Acho que só não pensa assim quem não tem a sorte de contactar regularmente com
crianças portadoras de problemas pois não sabe o muito que elas enchem as
nossas vidas, o muito que têm para nos ensinar e quantas alegrias nos dão!
Ponham-se na situação de pais com filhos portadores de deficiência e pensem
se gostariam de ter ouvido o que no vosso programa foi dito.

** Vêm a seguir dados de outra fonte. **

[src/rtl/addsub_div_seq.sv]
// Unsigned restoring divider that sequences a shared external add/subtract datapath.
// One quotient bit costs a SHIFT cycle plus a SUB cycle (longer while add_ready is low).
module addsub_div_seq #(
    parameter int WIDTH = 16,
    parameter int ITER  = 16
) (
    input  logic             clk,
    input  logic             rst_n,
    input  logic             start,
    input  logic [WIDTH-1:0] dividend,
    input  logic [WIDTH-1:0] divisor,
    output logic             busy,
    output logic             done,
    output logic [WIDTH-1:0] quotient,
    output logic [WIDTH-1:0] remainder,
    output logic             div_by_zero,
    output logic [WIDTH-1:0] add_a,
    output logic [WIDTH-1:0] add_b,
    output logic             add_sub,
    output logic             add_en,
    input  logic [WIDTH-1:0] add_sum,
    input  logic             add_cout,
    input  logic             add_ready,
    output logic [1:0]       dbg_state
);

    localparam int CW = $clog2(ITER);

    typedef enum logic [1:0] {
        S_IDLE  = 2'd0,
        S_SHIFT = 2'd1,
        S_SUB   = 2'd2,
        S_DONE  = 2'd3
    } state_t;

    state_t           r_state;
    state_t           w_next;
    logic [CW-1:0]    r_cnt;
    logic [WIDTH-1:0] r_rem;
    logic             r_msb;
    logic [WIDTH-1:0] r_q;
    logic [WIDTH-1:0] r_d;
    logic [WIDTH-1:0] r_quot;
    logic [WIDTH-1:0] r_remd;
    logic             r_dbz;
    logic             r_zero_wait;
    logic [WIDTH-1:0] r_add_a;
    logic [WIDTH-1:0] r_add_b;

    logic             w_zero;
    logic             w_success;
    logic             w_last;

    assign w_zero    = (divisor == '0);
    // A set r_msb means the 17-bit partial remainder already exceeds any divisor.
    assign w_success = r_msb | add_cout;
    assign w_last    = (r_cnt == CW'(ITER - 1));

    assign quotient    = r_quot;
    assign remainder   = r_remd;
    assign div_by_zero = r_dbz;
    assign dbg_state   = r_state;

    always_ff @(posedge clk or negedge rst_n) begin
        if (!rst_n) begin
            r_state <= S_IDLE;
        end else begin
            r_state <= w_next;
        end
    end

    // Handshake: start is taken only in IDLE; add_sum/add_cout are consumed
    // only in a cycle where add_en=1 and add_ready=1, operands stay stable until then.
    always_comb begin
        w_next  = r_state;
        busy    = 1'b0;
        done    = 1'b0;
        add_en  = 1'b0;
        add_sub = 1'b0;
        add_a   = r_add_a;
        add_b   = r_add_b;
        case (r_state)
            S_IDLE: begin
                if (start) begin
                    w_next = w_zero ? S_DONE : S_SHIFT;
                end
            end
            S_SHIFT: begin
                busy   = 1'b1;
                w_next = S_SUB;
            end
            S_SUB: begin
                busy    = 1'b1;
                add_en  = 1'b1;
                add_sub = 1'b1;
                add_a   = r_rem;
                add_b   = r_d;
                if (add_ready) begin
                    w_next = w_last ? S_DONE : S_SHIFT;
                end
            end
            S_DONE: begin
                // Divide-by-zero spends one silent cycle here so done lands one edge later.
                done = ~r_zero_wait;
                if (!r_zero_wait) begin
                    w_next = S_IDLE;
                end
            end
            default: w_next = S_IDLE;
        endcase
    end

    always_ff @(posedge clk or negedge rst_n) begin
        if (!rst_n) begin
            r_cnt       <= '0;
            r_rem       <= '0;
            r_msb       <= 1'b0;
            r_q         <= '0;
            r_d         <= '0;
            r_quot      <= '0;
            r_remd      <= '0;
            r_dbz       <= 1'b0;
            r_zero_wait <= 1'b0;
            r_add_a     <= '0;
            r_add_b     <= '0;
        end else begin
            case (r_state)
                S_IDLE: begin
                    if (start) begin
                        if (w_zero) begin
                            r_quot      <= '1;
                            r_remd      <= dividend;
                            r_dbz       <= 1'b1;
                            r_zero_wait <= 1'b1;
                        end else begin
                            r_d   <= divisor;
                            r_q   <= dividend;
                            r_rem <= '0;
                            r_msb <= 1'b0;
                            r_cnt <= '0;
                            r_dbz <= 1'b0;
                        end
                    end
                end
                S_SHIFT: begin
                    {r_msb, r_rem} <= {r_rem, r_q[WIDTH-1]};
                    r_q            <= r_q << 1;
                end
                S_SUB: begin
                    r_add_a <= r_rem;
                    r_add_b <= r_d;
                    if (add_ready) begin
                        if (w_success) begin
                            r_rem  <= add_sum;
                            r_q[0] <= 1'b1;
                        end
                        r_msb <= 1'b0;
                        r_cnt <= r_cnt + CW'(1);
                        if (w_last) begin
                            r_quot <= {r_q[WIDTH-1:1], w_success};
                            r_remd <= w_success ? add_sum : r_rem;
                        end
                    end
                end
                S_DONE: begin
                    r_zero_wait <= 1'b0;
                end
                default: ;
            endcase
        end
    end

endmodule
File: config.mk
export PLATFORM = sky130hd
export DESIGN_NAME = sq_err_sweep_ctrl_flat
export DESIGN_NICKNAME = d
export VERILOG_FILES = /design/src/rtl/sq_err_sweep_ctrl_pkg.sv /design/src/rtl/sq_err_sweep_ctrl_if.sv /design/src/rtl/sq_err_sweep_ctrl_accum.sv /design/src/rtl/sq_err_sweep_ctrl.sv /design/src/flat_wrapper.sv
export SDC_FILE = /design/constraint.sdc
export NUM_CORES = 1
export LEC_CHECK = 0
export BUFFER_PORTS_ARGS = -buffer_cell sky130_fd_sc_hd__buf_2
export CORE_MARGIN = 3
export CORE_UTILIZATION = 52
export DETAILED_ROUTE_END_ITERATION = 7
export PLACE_DENSITY = 0.75
export SLEW_MARGIN = 20
export SYNTH_ARGS = -nofsm -noshare
export SYNTH_HDL_FRONTEND = slang
export SYNTH_SLANG_ARGS = --single-unit
File: constraint.sdc
create_clock -name clk -period 4.75 [get_ports clk]
set_input_delay 0.95 -clock clk [delete_from_list [all_inputs] [get_ports clk]]
set_output_delay 0.95 -clock clk [all_outputs]
set_load 0.03 [all_outputs]
File: src/rtl/sq_err_sweep_ctrl_pkg.sv
// Shared widths, metric sizes and the sweep FSM state type for the squarer error evaluator.
package sq_eval_pkg;

    localparam int unsigned IN_W  = 12;
    localparam int unsigned OUT_W = 14;
    localparam int unsigned CNT_W = IN_W + 1;
    localparam int unsigned SUM_W = OUT_W + IN_W;

    typedef enum logic [1:0] {
        StIdle,
        StSweep,
        StDrain,
        StDone
    } state_e;

endpackage

File: src/rtl/sq_err_sweep_ctrl_if.sv
// Host/datapath-facing signal bundle of the sweep controller.
interface sq_err_sweep_ctrl_if;
    import sq_eval_pkg::*;

    logic             start;
    logic             abort;
    logic [IN_W-1:0]  vec_out;
    logic             vec_valid;
    logic [OUT_W-1:0] approx_in;
    logic [OUT_W-1:0] exact_in;
    logic             busy;
    logic             done;
    logic [CNT_W-1:0] err_count;
    logic [OUT_W-1:0] max_abs_err;
    logic [SUM_W-1:0] sum_abs_err;

    // Controller side
    modport slave (
        input  start, abort, approx_in, exact_in,
        output vec_out, vec_valid, busy, done, err_count, max_abs_err, sum_abs_err
    );

    // Host plus datapath side
    modport master (
        output start, abort, approx_in, exact_in,
        input  vec_out, vec_valid, busy, done, err_count, max_abs_err, sum_abs_err
    );

endinterface

File: src/rtl/sq_err_sweep_ctrl_accum.sv
// Two-stage result pipeline: register both results, then fold |approx - exact| into the metrics.
module sq_err_accum
    import sq_eval_pkg::*;
(
    input  logic             clk,
    input  logic             rst,
    input  logic             clear,
    input  logic             valid,
    input  logic [OUT_W-1:0] approx,
    input  logic [OUT_W-1:0] exact,
    input  logic             flush,
    output logic [CNT_W-1:0] err_count,
    output logic [OUT_W-1:0] max_abs_err,
    output logic [SUM_W-1:0] sum_abs_err
);

    logic             r_s1_valid;
    logic [OUT_W-1:0] r_s1_approx;
    logic [OUT_W-1:0] r_s1_exact;
    logic [CNT_W-1:0] r_err_count;
    logic [OUT_W-1:0] r_max_abs_err;
    logic [SUM_W-1:0] r_sum_abs_err;

    logic [OUT_W:0]   w_diff;
    logic [OUT_W:0]   w_abs_full;
    logic [OUT_W-1:0] w_abs;

    // Difference at OUT_W+1 bits (two's complement), magnitude truncated back to OUT_W
    always_comb begin
        w_diff     = {1'b0, r_s1_approx} - {1'b0, r_s1_exact};
        w_abs_full = w_diff[OUT_W] ? (~w_diff + 1'b1) : w_diff;
        w_abs      = w_abs_full[OUT_W-1:0];
    end

    // Stage 1: capture both results; a flush drops whatever is being captured
    always_ff @(posedge clk) begin
        if (rst || clear) begin
            r_s1_valid  <= 1'b0;
            r_s1_approx <= '0;
            r_s1_exact  <= '0;
        end else begin
            r_s1_valid <= valid && !flush;
            if (valid) begin
                r_s1_approx <= approx;
                r_s1_exact  <= exact;
            end
        end
    end

    // Stage 2: accumulate; on flush the pending stage-1 entry is discarded, metrics hold
    always_ff @(posedge clk) begin
        if (rst || clear) begin
            r_err_count   <= '0;
            r_max_abs_err <= '0;
            r_sum_abs_err <= '0;
        end else if (r_s1_valid && !flush) begin
            r_err_count   <= r_err_count + CNT_W'(w_abs != '0);
            r_max_abs_err <= (w_abs > r_max_abs_err) ? w_abs : r_max_abs_err;
            r_sum_abs_err <= r_sum_abs_err + SUM_W'(w_abs);
        end
    end

    assign err_count   = r_err_count;
    assign max_abs_err = r_max_abs_err;
    assign sum_abs_err = r_sum_abs_err;

endmodule

File: src/rtl/sq_err_sweep_ctrl.sv
// Sweep sequencer: walks the full operand space and feeds the error accumulator.
module sq_err_sweep_ctrl
    import sq_eval_pkg::*;
(
    input  logic                clk,
    input  logic                rst,
    sq_err_sweep_ctrl_if.slave  bus
);

    state_e          r_state;
    logic [IN_W-1:0] r_vec;
    logic            r_vec_valid;
    logic            r_busy;
    logic            r_done;
    logic            r_drain_cnt;

    logic            w_clear;
    logic            w_flush;

    assign w_clear = bus.start && (r_state == StIdle || r_state == StDone);
    assign w_flush = bus.abort && (r_state == StSweep || r_state == StDrain);

    // Sweep FSM with registered vector and status outputs; abort beats start while busy
    always_ff @(posedge clk) begin
        if (rst) begin
            r_state     <= StIdle;
            r_vec       <= '0;
            r_vec_valid <= 1'b0;
            r_busy      <= 1'b0;
            r_done      <= 1'b0;
            r_drain_cnt <= 1'b0;
        end else begin
            unique case (r_state)
                StIdle, StDone: begin
                    if (bus.start) begin
                        r_state     <= StSweep;
                        r_vec       <= '0;
                        r_vec_valid <= 1'b1;
                        r_busy      <= 1'b1;
                        r_done      <= 1'b0;
                    end
                end
                StSweep: begin
                    if (bus.abort) begin
                        r_state     <= StIdle;
                        r_vec_valid <= 1'b0;
                        r_busy      <= 1'b0;
                    end else if (r_vec == '1) begin
                        r_state     <= StDrain;
                        r_vec_valid <= 1'b0;
                        r_drain_cnt <= 1'b0;
                    end else begin
                        r_vec <= r_vec + 1'b1;
                    end
                end
                StDrain: begin
                    if (bus.abort) begin
                        r_state <= StIdle;
                        r_busy  <= 1'b0;
                    end else if (r_drain_cnt) begin
                        r_state <= StDone;
                        r_busy  <= 1'b0;
                        r_done  <= 1'b1;
                    end else begin
                        r_drain_cnt <= 1'b1;
                    end
                end
                default: r_state <= StIdle;
            endcase
        end
    end

    assign bus.vec_out   = r_vec;
    assign bus.vec_valid = r_vec_valid;
    assign bus.busy      = r_busy;
    assign bus.done      = r_done;

    sq_err_accum u_accum (
        .clk         (clk),
        .rst         (rst),
        .clear       (w_clear),
        .valid       (r_vec_valid),
        .approx      (bus.approx_in),
        .exact       (bus.exact_in),
        .flush       (w_flush),
        .err_count   (bus.err_count),
        .max_abs_err (bus.max_abs_err),
        .sum_abs_err (bus.sum_abs_err)
    );

endmodule
File: src/flat_wrapper.sv
// flat-port wrapper written by rule: the top's interface ports become plain ports
module sq_err_sweep_ctrl_flat import sq_eval_pkg::*;
  (clk, rst, bus_start, bus_abort, bus_approx_in, bus_exact_in, bus_vec_out, bus_vec_valid, bus_busy, bus_done, bus_err_count, bus_max_abs_err, bus_sum_abs_err);
  sq_err_sweep_ctrl_if bus_i ();
  input  logic clk;
  input  logic rst;
  input wire logic [$bits(bus_i.start)-1:0] bus_start;
  input wire logic [$bits(bus_i.abort)-1:0] bus_abort;
  input wire logic [$bits(bus_i.approx_in)-1:0] bus_approx_in;
  input wire logic [$bits(bus_i.exact_in)-1:0] bus_exact_in;
  output wire logic [$bits(bus_i.vec_out)-1:0] bus_vec_out;
  output wire logic [$bits(bus_i.vec_valid)-1:0] bus_vec_valid;
  output wire logic [$bits(bus_i.busy)-1:0] bus_busy;
  output wire logic [$bits(bus_i.done)-1:0] bus_done;
  output wire logic [$bits(bus_i.err_count)-1:0] bus_err_count;
  output wire logic [$bits(bus_i.max_abs_err)-1:0] bus_max_abs_err;
  output wire logic [$bits(bus_i.sum_abs_err)-1:0] bus_sum_abs_err;
  assign bus_i.start = bus_start;
  assign bus_i.abort = bus_abort;
  assign bus_i.approx_in = bus_approx_in;
  assign bus_i.exact_in = bus_exact_in;
  assign bus_vec_out = bus_i.vec_out;
  assign bus_vec_valid = bus_i.vec_valid;
  assign bus_busy = bus_i.busy;
  assign bus_done = bus_i.done;
  assign bus_err_count = bus_i.err_count;
  assign bus_max_abs_err = bus_i.max_abs_err;
  assign bus_sum_abs_err = bus_i.sum_abs_err;
  sq_err_sweep_ctrl u_core (.clk(clk), .rst(rst), .bus(bus_i));
endmodule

Tenho a certeza de que não quiseram magoar ninguém ,mas quando um assunto
desta natureza voltar a surgir nas vossas conversas, que eu não perco,
pensem o que gostariam de ouvir dizer se estivessem a falar dos vossos
filhos.
Ouvir dizer que não faz mal excluir os deficientes porque os mais baixos
também não são escolhidos para jogar basquetebol, doeu-me muito pois, para
além de ter sido uma comparação muito infeliz, está errada, pois muitos
deficientes desempenhariam essa missão tão bem ou melhor que muitas crianças
sem qualquer tipo de problema.
Desculpem o meu desabafo e perdoem a minha falta de jeito para escrever, mas
não consegui deixar de o fazer, pois já não aguento ver os meus meninos a serem constantemente tratados de forma tão pouco humana e tão pouco interessada.